TECTONIC INHERITANCE IN CORDILLERAN METAMORPHIC CORE COMPLEXES

The Cordilleran metamorphic core complexes of the western United States are largely considered to be products of large magnitude extension in the Tertiary and have served prominently in the development of geometric and kinematic models for how continental crust extends. Many models for continental extension, and the evolution of presently low-angle normal faults in metamorphic core complexes, incorporate strain localization due to changes in rock strength with depth resulting from temperature-dependent variations in deformation mechanisms, reaction softening, and/or the presence of partial melt. However, despite the common superposition of extension on sites of prior crustal thickening, the influence of crustal-scale rheological stratification resulting from pre-existing structure and lithologic architecture is under appreciated.

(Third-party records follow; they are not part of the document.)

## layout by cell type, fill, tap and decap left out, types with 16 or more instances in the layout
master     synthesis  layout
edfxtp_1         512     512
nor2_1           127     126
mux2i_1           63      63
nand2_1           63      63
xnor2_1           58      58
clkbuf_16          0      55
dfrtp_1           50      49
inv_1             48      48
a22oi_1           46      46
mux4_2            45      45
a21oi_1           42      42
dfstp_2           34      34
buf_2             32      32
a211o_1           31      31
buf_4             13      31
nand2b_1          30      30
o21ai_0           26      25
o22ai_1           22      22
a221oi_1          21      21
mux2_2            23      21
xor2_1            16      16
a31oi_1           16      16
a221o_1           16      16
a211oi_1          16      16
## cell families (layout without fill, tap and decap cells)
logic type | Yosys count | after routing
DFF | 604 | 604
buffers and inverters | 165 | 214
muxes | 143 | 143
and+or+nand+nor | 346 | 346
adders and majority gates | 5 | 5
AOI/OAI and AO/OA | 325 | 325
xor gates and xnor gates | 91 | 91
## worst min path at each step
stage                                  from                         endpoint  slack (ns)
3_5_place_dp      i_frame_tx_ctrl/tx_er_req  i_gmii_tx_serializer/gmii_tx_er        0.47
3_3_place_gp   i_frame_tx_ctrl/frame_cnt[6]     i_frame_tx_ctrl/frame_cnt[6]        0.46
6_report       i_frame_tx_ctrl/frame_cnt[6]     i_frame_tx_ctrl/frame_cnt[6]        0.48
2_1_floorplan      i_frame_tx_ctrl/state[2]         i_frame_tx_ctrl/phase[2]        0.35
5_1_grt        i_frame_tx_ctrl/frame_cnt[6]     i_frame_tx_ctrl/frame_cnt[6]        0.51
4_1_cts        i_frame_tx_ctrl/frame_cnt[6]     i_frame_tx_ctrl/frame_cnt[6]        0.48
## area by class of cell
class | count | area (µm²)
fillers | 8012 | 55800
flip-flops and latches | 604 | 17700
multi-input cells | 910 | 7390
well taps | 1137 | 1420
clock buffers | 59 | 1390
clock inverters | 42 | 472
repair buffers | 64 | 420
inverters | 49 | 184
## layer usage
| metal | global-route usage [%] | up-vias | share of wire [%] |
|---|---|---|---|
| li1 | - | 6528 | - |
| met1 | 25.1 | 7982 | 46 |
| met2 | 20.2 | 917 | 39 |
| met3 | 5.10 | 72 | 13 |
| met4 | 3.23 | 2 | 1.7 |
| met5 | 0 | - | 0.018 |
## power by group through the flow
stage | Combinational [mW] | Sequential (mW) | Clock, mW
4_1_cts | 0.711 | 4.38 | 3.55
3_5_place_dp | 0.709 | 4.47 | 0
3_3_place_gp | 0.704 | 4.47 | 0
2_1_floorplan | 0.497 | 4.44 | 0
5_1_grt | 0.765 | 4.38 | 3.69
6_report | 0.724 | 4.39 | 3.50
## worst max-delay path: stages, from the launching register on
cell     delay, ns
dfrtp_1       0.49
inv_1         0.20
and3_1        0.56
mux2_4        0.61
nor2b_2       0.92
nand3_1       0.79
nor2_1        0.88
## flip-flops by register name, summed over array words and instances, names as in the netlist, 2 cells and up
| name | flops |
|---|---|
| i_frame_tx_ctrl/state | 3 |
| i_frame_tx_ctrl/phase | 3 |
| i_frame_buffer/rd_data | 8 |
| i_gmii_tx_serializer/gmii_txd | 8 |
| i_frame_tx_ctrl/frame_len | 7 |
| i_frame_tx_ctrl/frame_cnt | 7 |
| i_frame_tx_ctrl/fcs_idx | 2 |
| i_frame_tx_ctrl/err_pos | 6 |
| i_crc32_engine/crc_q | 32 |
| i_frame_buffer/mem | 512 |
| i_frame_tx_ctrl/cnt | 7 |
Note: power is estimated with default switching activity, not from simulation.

Both lithologically-controlled rheological stratification and anisotropies resulting from prior deformation have influenced the resulting geometries of many extensional detachment fault systems, thus reducing the mechanical paradox of low-angle normal faults and lessening the need for explanations such as large fault rotations, stress rotations, and elevated pore fluid pressure for detachment faults. In the western US, detachment faults in the core complexes of the northern and central Basin and Range, which developed within thick passive margin strata, commonly show stratigraphic separations less than structural depth separations, demonstrating the influence of pre-existing tilt; in the southern Basin and Range, Tertiary core complex shear zones and detachment faults, which developed in crystalline rocks, commonly reactivate older anisotropic ductile fabrics. These points will be addressed by reviewing the geology of several metamorphic core complexes from the northern, central, and southern Basin and Range. For example, in the Funeral Mountains metamorphic core complex, the Miocene Boundary Canyon detachment fault reactivates a Late Cretaceous mylonitic extensional shear zone and utilizes the pre-extensional dip of rheologically-layered strata resulting from Jurassic thrust burial.